ECB Preview (Mar 19): No Longer in a Good Place?

17

With no change in policy expected, what the ECB says is the most important aspect of the ECB meeting next week, both explicitly and implicitly via its updated forecasts (Figure 1).  Both are likely to underscore that rate hikes are certainly possible if the almost inevitable inflation rise proves to be either/both significant and/or persistent.  But no time frames will be suggested, this papering over what are long-standing splits within the Council regrading policy.  There will be some reassurance that market based inflation expectations have risen only modestly and more over the short-term than longer measures (Figure 2).  But amid what we think has been ECB complacency and where there will be clear real economy damage from the current conflict and what we see as only a limited and temporary inflation spike, we still regard the next move in rates to be a further cut, though probably only one more 25 bp move later this year.
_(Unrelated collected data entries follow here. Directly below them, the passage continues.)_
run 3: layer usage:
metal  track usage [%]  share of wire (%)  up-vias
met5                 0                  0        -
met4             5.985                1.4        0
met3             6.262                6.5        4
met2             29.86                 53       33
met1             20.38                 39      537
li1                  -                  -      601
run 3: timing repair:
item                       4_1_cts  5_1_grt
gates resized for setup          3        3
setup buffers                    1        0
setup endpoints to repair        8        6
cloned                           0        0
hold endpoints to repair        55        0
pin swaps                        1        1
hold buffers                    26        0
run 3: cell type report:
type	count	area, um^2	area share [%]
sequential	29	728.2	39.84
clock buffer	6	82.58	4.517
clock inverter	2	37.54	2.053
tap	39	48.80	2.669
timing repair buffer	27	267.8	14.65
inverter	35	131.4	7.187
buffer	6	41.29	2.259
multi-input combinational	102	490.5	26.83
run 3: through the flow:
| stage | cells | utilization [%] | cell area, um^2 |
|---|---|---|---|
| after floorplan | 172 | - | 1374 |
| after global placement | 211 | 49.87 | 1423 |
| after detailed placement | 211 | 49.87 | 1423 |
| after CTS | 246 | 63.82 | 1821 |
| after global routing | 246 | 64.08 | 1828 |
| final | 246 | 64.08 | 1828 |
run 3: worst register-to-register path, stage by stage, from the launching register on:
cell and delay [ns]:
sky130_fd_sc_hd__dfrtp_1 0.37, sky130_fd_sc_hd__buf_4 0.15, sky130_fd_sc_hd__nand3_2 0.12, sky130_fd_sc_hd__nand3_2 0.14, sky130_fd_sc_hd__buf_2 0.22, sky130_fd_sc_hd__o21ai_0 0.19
Figure 1: ECB Projections in Perspective

Source: ECB, Bloomberg, CE, % chg y/y

Like the ECB will do, we have identified four likely scenarios regarding the length and breadth of the Middle East conflict.  But under our very much more likely view of limited further fighting we see oil and gas prices largely falling back to the pre-war levels within a year.  This will still lead to a clear and fresh rise in inflation, mainly via the direct effects of the HICP measure having a 10% energy weighting but with some second round effects that will affect rates into 2027 (though where actual inflation at the end of next year may be lower than previously thought).  This will be on account of the likely real economy damage from the conflict but also reflects our long-standing view that the Council has been complacent, downplaying what we regard are downside risks which may be materialising. 

These range from ignoring the fact that a third of what looks to be above trend growth last year was abnormal (due to a surge in Ireland), the U.S. tariff impact and what we think are financial conditions that have actually been tightening even before the impact of the conflict on markets.  In fact, banks have not only been tightening credit standards for some months now but are actually refusing to lend to an increasing amount of companies.  There is also the Chinese export dumping factor, this likely to depress consumer goods prices and hit GDP via increased EZ imports!  These risks are already visible in survey and monetary data.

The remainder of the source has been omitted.